Update: Dallas District Judge to Rule Early Tomorrow Morning on Temporary Restraining Order in Liverpool FC Sale

Categories: Biz, Sports
outsidethecourtoom.jpg
Outside Judge Jim Jordan's courtroom, TV cameras awaited the judge's decision. Till tomorrow!
I'm at the George Allen this very moment, where attorneys representing New England Sports Ventures and Kop Holdings (which is to say, Tom Hicks) are squaring off over who owns Liverpool FC. In light of the UK judge's ruling this morning, which basically tossed yesterday's temporary restraining order, the attorneys (and assorted media) have gathered to see what the judge will decide, since Hicks owes the Royal Bank of Scotland close to $500 million dollars by tomorrow.

Right now, Judge Jim Jordan is leaning toward a 7 a.m. hearing Friday to decide whether or not he will lift yesterday's TRO. Court is scheduled to reconvene shortly. Updates forthcoming.

Update at 2:20 p.m.: Jordan has ordered all parties back in his courtroom at 7 a.m. tomorrow for an hour-long hearing, at which point he will decide whether or not to lift the TRO. Quotes forthcoming.

Update at 2:39 p.m.:
Before Jordan dismissed the parties till tomorrow morning, first thing, attorney Stephen Fox, repping Hicks and Kop Holdings, told the judge that "our folks are aggressively working out an arrangement with RBS to take care of the debt." Meaning: Hicks and George Gillett would pay the close to £500 million owed and then look for someone other than NESV to buy the team. Jordan said, "I hope those talks continue," but said he needs more time to consider the UK judge's ruling before making a decision concerning yesterday's temporary restraining order.

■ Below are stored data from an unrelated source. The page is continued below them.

--- config.mk ---
export PLATFORM = sky130hd
export DESIGN_NAME = ps2_tx
export DESIGN_NICKNAME = d
export VERILOG_FILES = /design/src/rtl/ps2_pkg.sv /design/src/rtl/ps2_clk_filter.sv /design/src/rtl/ps2_tx.sv
export SDC_FILE = /design/constraint.sdc
export NUM_CORES = 1
export LEC_CHECK = 0
export ABC_AREA = 1
export BUFFER_PORTS_ARGS = -buffer_cell sky130_fd_sc_hd__buf_2
export CELL_PAD_IN_SITES_DETAIL_PLACEMENT = 2
export CELL_PAD_IN_SITES_GLOBAL_PLACEMENT = 2
export CORE_ASPECT_RATIO = 1.75
export CORE_MARGIN = 10
export CORE_UTILIZATION = 31
export DETAILED_ROUTE_END_ITERATION = 10
export MAX_ROUTING_LAYER = met4
export PLACE_DENSITY = 0.73
export SYNTH_ARGS = -nofsm -noshare
export SYNTH_HDL_FRONTEND = slang
export SYNTH_SLANG_ARGS = --single-unit
--- constraint.sdc ---
create_clock -name clk -period 1.7 [get_ports clk]
set_clock_uncertainty 0.15 [all_clocks]
set_input_delay 0.425 -clock clk [delete_from_list [all_inputs] [get_ports clk]]
set_output_delay 0.425 -clock clk [all_outputs]
set_load 0.05 [all_outputs]
--- src/rtl/ps2_pkg.sv ---
// Shared PS/2 definitions: transmitter state encoding,
// keyboard command/scan constants and clock filter length.
package ps2_pkg;

  typedef enum logic [2:0] {
    ST_IDLE,
    ST_RTS,
    ST_START,
    ST_DATA,
    ST_STOP
  } tx_state_e;

  localparam logic [7:0] CMD_BREAK    = 8'hF0;
  localparam logic [7:0] CMD_ACK      = 8'hFA;
  localparam logic [7:0] CMD_SET_LEDS = 8'hED;
  localparam logic [7:0] CMD_KB_RESET = 8'hFF;
  localparam logic [7:0] CMD_ECHO     = 8'hEE;

  localparam int FILTER_LEN = 8;

  // Data is held low for this many cycles at the end of the inhibit.
  localparam int RTS_DATA_CYCLES = 16;

endpackage

--- src/rtl/ps2_clk_filter.sv ---
// PS/2 clock de-glitcher: the filtered level only moves once
// FILTER_LEN consecutive raw samples agree.
module ps2_clk_filter
  import ps2_pkg::*;
(
  input  logic clk,
  input  logic reset,
  input  logic ps2c_i,
  output logic filt_o,
  output logic neg_edge_o
);

  logic [FILTER_LEN-1:0] shift_q, shift_d;
  logic                  filt_q, filt_d;

  always_comb begin
    shift_d = {ps2c_i, shift_q[FILTER_LEN-1:1]};
    filt_d  = filt_q;
    if (&shift_q) begin
      filt_d = 1'b1;
    end else if (~|shift_q) begin
      filt_d = 1'b0;
    end
  end

  always_ff @(posedge clk) begin
    if (reset) begin
      shift_q <= '0;
      filt_q  <= 1'b0;
    end else begin
      shift_q <= shift_d;
      filt_q  <= filt_d;
    end
  end

  assign filt_o     = filt_q;
  assign neg_edge_o = filt_q & ~filt_d;

endmodule

--- src/rtl/ps2_tx.sv ---
// Host-to-device PS/2 transmitter: request-to-send, then one
// odd-parity byte clocked out by the device, with ACK capture.
module ps2_tx
  import ps2_pkg::*;
#(
  parameter int INHIBIT_CYCLES = 5000,
  parameter int TIMEOUT_CYCLES = 1_000_000
) (
  input  logic       clk,
  input  logic       reset,
  input  logic       wr_ps2,
  input  logic [7:0] din,
  input  logic       ps2c_in,
  input  logic       ps2d_in,
  output logic       ps2c_drive_low,
  output logic       ps2d_drive_low,
  output logic       tx_idle,
  output logic       tx_done_tick,
  output logic       tx_err
);

  localparam int CNT_MAX = (INHIBIT_CYCLES > TIMEOUT_CYCLES) ?
                           INHIBIT_CYCLES : TIMEOUT_CYCLES;
  localparam int CW = $clog2(CNT_MAX + 1);

  localparam logic [CW-1:0] INH_LAST  = CW'(INHIBIT_CYCLES - 1);
  localparam logic [CW-1:0] DATA_FROM =
    CW'(INHIBIT_CYCLES - RTS_DATA_CYCLES);
  localparam logic [CW-1:0] TO_LAST   = CW'(TIMEOUT_CYCLES - 1);

  tx_state_e       state_q, state_d;
  logic [CW-1:0]   cnt_q, cnt_d;
  logic [3:0]      bits_q, bits_d;
  logic [8:0]      frame_q, frame_d;
  logic            err_q, err_d;
  logic            done_q, done_d;
  logic            filt;
  logic            neg_edge;
  logic            timeout;

  ps2_clk_filter u_filt (
    .clk        (clk),
    .reset      (reset),
    .ps2c_i     (ps2c_in),
    .filt_o     (filt),
    .neg_edge_o (neg_edge)
  );

  assign timeout = (cnt_q == TO_LAST);

  always_comb begin
    state_d = state_q;
    cnt_d   = cnt_q + 1'b1;
    bits_d  = bits_q;
    frame_d = frame_q;
    err_d   = err_q;
    done_d  = 1'b0;
    unique case (state_q)
      ST_IDLE: begin
        cnt_d = '0;
        if (wr_ps2) begin
          state_d = ST_RTS;
          frame_d = {~^din, din};
          err_d   = 1'b0;
        end
      end
      ST_RTS: begin
        if (cnt_q == INH_LAST) begin
          state_d = ST_START;
          cnt_d   = '0;
        end
      end
      ST_START: begin
        if (neg_edge) begin
          state_d = ST_DATA;
          bits_d  = 4'd8;
          cnt_d   = '0;
        end else if (timeout) begin
          state_d = ST_IDLE;
          err_d   = 1'b1;
          done_d  = 1'b1;
          cnt_d   = '0;
        end
      end
      ST_DATA: begin
        if (neg_edge) begin
          cnt_d = '0;
          if (bits_q == 4'd0) begin
            state_d = ST_STOP;
          end else begin
            frame_d = frame_q >> 1;
            bits_d  = bits_q - 4'd1;
          end
        end else if (timeout) begin
          state_d = ST_IDLE;
          err_d   = 1'b1;
          done_d  = 1'b1;
          cnt_d   = '0;
        end
      end
      ST_STOP: begin
        // Device pulls data low on the 11th edge to acknowledge.
        if (neg_edge) begin
          state_d = ST_IDLE;
          err_d   = ps2d_in;
          done_d  = 1'b1;
          cnt_d   = '0;
        end else if (timeout) begin
          state_d = ST_IDLE;
          err_d   = 1'b1;
          done_d  = 1'b1;
          cnt_d   = '0;
        end
      end
      default: begin
        state_d = ST_IDLE;
        cnt_d   = '0;
      end
    endcase
  end

  always_ff @(posedge clk) begin
    if (reset) begin
      state_q <= ST_IDLE;
      cnt_q   <= '0;
      bits_q  <= '0;
      frame_q <= '0;
      err_q   <= 1'b0;
      done_q  <= 1'b0;
    end else begin
      state_q <= state_d;
      cnt_q   <= cnt_d;
      bits_q  <= bits_d;
      frame_q <= frame_d;
      err_q   <= err_d;
      done_q  <= done_d;
    end
  end

  always_comb begin
    ps2d_drive_low = 1'b0;
    unique case (state_q)
      ST_RTS:   ps2d_drive_low = (cnt_q >= DATA_FROM);
      ST_START: ps2d_drive_low = 1'b1;
      ST_DATA:  ps2d_drive_low = ~frame_q[0];
      default:  ps2d_drive_low = 1'b0;
    endcase
  end

  assign ps2c_drive_low = (state_q == ST_RTS);
  assign tx_idle        = (state_q == ST_IDLE);
  assign tx_done_tick   = done_q;
  assign tx_err         = err_q;

  logic unused_filt;
  assign unused_filt = filt;

endmodule

* Word-level counts from Yosys, hierarchy flattened
Index checks and enable logic that the tools add are counted.
** Storage, ports and cells
- Output and inout bits :: 5
- Bits in latches :: 0
- Flip-flop bits (word level) :: 47
- Bits in read-only memories :: 0
- Memory bits (writable) :: 0
- Logic and storage cells :: 73
- Input bits :: 13
- Memories kept :: 0
** Cells by class
- Equal/unequal tests :: 13
- Reduce and logical (&&, ||, !) cells :: 14
- Bitwise gates (word level) :: 3
- Shift operators :: 0
- Magnitude comparators :: 1
- Add/subtract/negate cells :: 2
- $mul :: 0
- Mux-type cells :: 32
- Divide/modulo/power cells :: 0
** Operators with widths (count)
- 20-bit two-way mux :: 3
- 20-bit one-hot mux with 2 select lines :: 1
- 9-bit two-way mux :: 3
- 3-bit two-way mux :: 7
- 20-bit by 1-bit adder with 20-bit output, second input constant :: 1
- 20-bit by 13-bit equality test with 1-bit output, second input constant :: 1
- 20-bit equality test, second input constant :: 1
- 20-bit by 13-bit >= comparator with 1-bit output, second input constant :: 1
- 9-bit one-hot mux with 2 select lines :: 1
- 3-bit one-hot mux with 5 select lines :: 1
- 4-bit two-way mux :: 3
- 2-bit inequality test, second input constant :: 5
- 1-bit two-way mux :: 9
- 4-bit one-hot mux with 2 select lines :: 1
- 4-bit AND reduction :: 2
- 8-bit AND reduction :: 1
- 8-bit OR reduction :: 1
- 8-bit XNOR reduction :: 1
- 3-bit by 2-bit equality test with 1-bit output, second input constant :: 2
- 1-bit one-hot mux with 3 select lines :: 2
- 3-bit AND reduction :: 2
- 4-bit logical NOT :: 1
- 2-bit nonzero test :: 2
- 4-bit by 1-bit subtractor with 4-bit output, second input constant :: 1
- 11 further kinds :: 12

* Longest topological paths before layout
- Depth after elaboration :: 7
- Mapped depth :: 13
- Mapped depth without buffers :: 12

* Modules after synthesis
From an unflattened synthesis, not the netlist that was laid out.
** Unflattened totals
- Cell total of the unflattened synthesis :: 362
- Area total of the unflattened synthesis :: 2496.1 um^2
** By module, submodules not included
- ps2_tx :: area each 2168.3 um^2, cells each 321, seq. area each 760.7 um^2, times used 1
- ps2_clk_filter :: area each 327.8 um^2, cells each 41, seq. area each 180.2 um^2, times used 1

* Worst setup path before layout
No wires, ideal clock.
- Path kind :: reg-to-output
- From :: register state_q[2]
- To :: output port ps2d_drive_low
- Cell stages (with the launch flop) :: 6
- Buffers on the path :: 0
- Required time :: 1.125 ns
- Path slack :: -0.828 ns
- Data arrival time :: 1.953 ns
- Cell sequence :: dfxtp_1 -> inv_2 -> nand2_1 -> nor2_1 -> o21ai_0 -> o211ai_1
** Between the ends
- Word-level cells in the longest chain between the ends :: 2
- Elaborated cells between the ends (all ways) :: 4
- Those cells by class :: eq/ne: 3; mux: 1
** RTL lines
- start, declared :: line ps2_tx.sv:31 : tx_state_e state_q, state_d;
- start signal, assigned :: line ps2_tx.sv:131 : state_q <= state_d;
- 3-bit by 1-bit equality test with 1-bit output
- named net ps2c_drive_low :: line ps2_tx.sv:15 : output logic ps2c_drive_low,
- 1-bit one-hot mux with 3 select lines :: line ps2_tx.sv:142 : unique case (state_q)
- end, declared :: line ps2_tx.sv:16 : output logic ps2d_drive_low,
The timed path passes the listed nets, and every way through them passes these cells.

* Final worst setup path
- From :: register cnt_q[6]
- To :: output port ps2d_drive_low
** Between the ends
- Word-level cells in the longest chain between the ends :: 2
** RTL lines
- start, declared :: line ps2_tx.sv:32 : logic [CW-1:0] cnt_q, cnt_d;
- start signal, assigned :: line ps2_tx.sv:132 : cnt_q <= cnt_d;
- 20-bit by 13-bit >= comparator with 1-bit output :: line ps2_tx.sv:143 : ST_RTS: ps2d_drive_low = (cnt_q >= DATA_FROM);
- 1-bit one-hot mux with 3 select lines :: line ps2_tx.sv:142
No other way between the ends.

==> out/metrics.yaml <==
grt_pass1_wl_microns: 19150
die_area_sq_um: 12640
path_max_fanout: 2
rsz0062_at_grt: "yes"
htree_num_levels: 2
criticalPathCategory: "reg2out"
cp.arrival_ns: 1.55
cts-root-buf: "clkbuf_16"
cp-end-kind: "output port"
cap_violations: 0
syn_nets: 376
io_buffer_count: 17
multi_input_area_sq_um: 1992
post_drt_wl_per_cell_microns: 25.91
fp.dieH_microns: 141.4
grt-ovfl-total: 0
layout.nets: 492
seq_area_sq_um: 972.2
critPathRequiredTime_ns: 1.12
tightest_slew_ns: 0.3729
drt_iter0_drc: 143
clk_pin_slew_worst_paths_ns: 0.07
grt_usage_pct: 21.09
hold_depth: 3
cts_buffer_depth: 2
path_common_cell: "o21ai_2"
initial_core_util_pct: 31.62
rows: 44
dp_hpwl_microns: 7065
drc: 0
cp_slowest_stage_delay_ns: 0.35
status: "finished, violations left"
worst_hold_path_type: "in2reg"
antenna_found_initial: 0
grt_max_degree: 18
synth-seq-cells: 47
ys_warn_count: 0
crit_family: "compound AO/OA/AOI/OAI gates"
utilization_pct: 53.23
final.setup.worst_slack_ns: -0.4275
start_kind: "register"
violations: "negative setup slack"
vias_per_cell: 5.273
r2r_slack_ns: -0.25
core_sq_um: 8258
path_cells: "nand2_2 -> nor2_4 -> o21ai_2 -> a21oi_2 -> o21ai_2 -> o211ai_1 -> buf_4"
cts.sinks: 47
fmax_ghz: 0.4700
drtAntennaViolNets: 0
drive_gt1_share_pct: 60.71
path_depth: 7
drv_slew: 0
ys_seq_area_share_pct: 36.03
place_congestion: 0.8436
hold_slack_ns: 0.1687
worstSkewPairLatency_ns: 0.30
cellPowerDensity_nw_per_um2: 1024
syn-cell-area_sq_um: 2611
syn_inst: 360
min_period_ns: 2.127
min_period_over_period_pct: 125.1
fp.dieW_microns: 89.38
rr_worst_depth: 11
vias: 2995
postSynthAreaPerCell_sq_um: 7.253
p_leak_nw: 1.842
cpMaxStageDelayCell: "dfxtp_2"
io_pins: 18
drtPass1Iterations: 4
final_cell_mix: "76 x buf_4, 39 x nand2_1, 37 x inv_1"
setup_viol: 40
cts_tree: "built"
grt_pass1_vias: 3457
wl_microns: 14720
path_buf_inv: 1
final_common_cell: "buf_4"
final_hold_viol_count: 0
ir_worst_vdd_uv: 664.5
cts_made_buffers: 5
synth.distinct_cells: 36
antenna-diode-count: 0
fill_cells: 876
syn_to_final_growth_pct: 68.33
relSlewSlack_pct: 74.96
==> tightest hold or removal path, stage by stage <==
cell,delay (ns)
buf_2,0.07
inv_1,0.03
nor2_1,0.06
==> final timing paths <==
kind / start / endpoint
worst max register to register: cnt_q[6] / cnt_q[17]
worst min register to register: u_filt.shift_q[6] / u_filt.shift_q[5]
worst max-delay path: cnt_q[6] / ps2d_drive_low
worst min-delay path: ps2c_in / u_filt.shift_q[7]
==> registers in the layout (all words and copies together) (netlist names) <==
register        cells
tx_done_tick        1
cnt_q              20
u_filt.shift_q      8
bits_q              4
u_filt.filt_o       1
frame_q             9
state_q             3
tx_err              1
==> final cells by class <==
cell class              count  area share, %
flip-flops and latches     47          22.12
multi-input cells         254          45.32
well taps                  92          2.619
repair buffers            112          21.55
clock inverters             1         0.1139
clock buffers               6          3.160
inverters                  56          5.124
==> cells by family (layout without fill, tap and decap cells) <==
kind of cell    after synthesis  count (layout)  share of synthesized area [%]
simple gates                186             189                          35.51
flops                        47              47                          36.03
buf+inv                      62             175                          9.918
compound gates               43              43                          10.73
xor+xnor                     19              19                          6.373
fa+ha+maj                     3               3                          1.438
==> synth_stat cells (all sizes together) <==
master,instances,share of area (%)
xor2,10,3.4
o31ai,1,0.29
o21ai,19,3.8
nor3b,1,0.29
nand4,4,0.96
xnor2,9,3.0
nor3,6,1.3
nor4,1,0.24
nor2,78,15
o22ai,1,0.24
dfxtp,47,36
inv,56,8.0
and3,1,0.24
buf,3,1.4
or2,2,0.48
nand2,74,13
ha,3,1.4
nand3,19,4.0
a211oi,7,3.4
clkbuf,3,0.48
o211ai,2,0.57
a21oi,13,2.5
==> report_power, final <==
part	internal, mW	switching, mW
Combinational	0.887	1.27
Sequential	1.21	0.0860
Clock	0.576	0.467
Total	2.68	1.83
==> metrics by stage <==
stage | power (mW) | cells | setup slack (ns) | instance area [sq um] | setup TNS (ns)
final | 4.502 | 568 | -0.4275 | 4395 | -6.006
after global routing | 4.679 | 568 | -0.5037 | 4395 | -8.098
after CTS | 4.058 | 554 | -0.3268 | 3946 | -1.988
after detailed placement | 2.481 | 530 | -0.2033 | 3309 | -4.996
after global placement | 2.420 | 530 | -0.1283 | 3309 | -2.594
after floorplan | 2.059 | 360 | -0.5498 | 2624 | -3.861
==> layer usage <==
layer | track usage (%) | vias to the layer above | share of wire (%)
met1 | 17.35 | 1503 | 32
met4 | 13.64 | 0 | 7.3
li1 | - | 1357 | -
met3 | 3.211 | 59 | 2.4
met2 | 40.68 | 76 | 58
met5 | - | - | 0
==> repair_timing <==
action,CTS,global route
resized for setup,96,102
setup buffers,13,16
pin swaps,29,40
setup endpoints to repair,40,41
hold buffers,0,0
gates cloned,4,0
No activity file was read; power rests on OpenSTA's default activity.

Steve Stodghill, repping Hicks and Gillett, told Unfair Park after the hearing that NESV and the Liverpool board have agreed to hold off on closing till tomorrow morning, around 8 a.m. Dallas time, when Jordan's expected to rule on the TRO. If Jordan lifts the TRO, sale's a done deal. But if Jordan doesn't, says Stodghill, "the ball's in the court of NESV, and they can decide if they want to attempt to close the transaction knowing they're in violation of the TRO. That's a decision they'll have to make."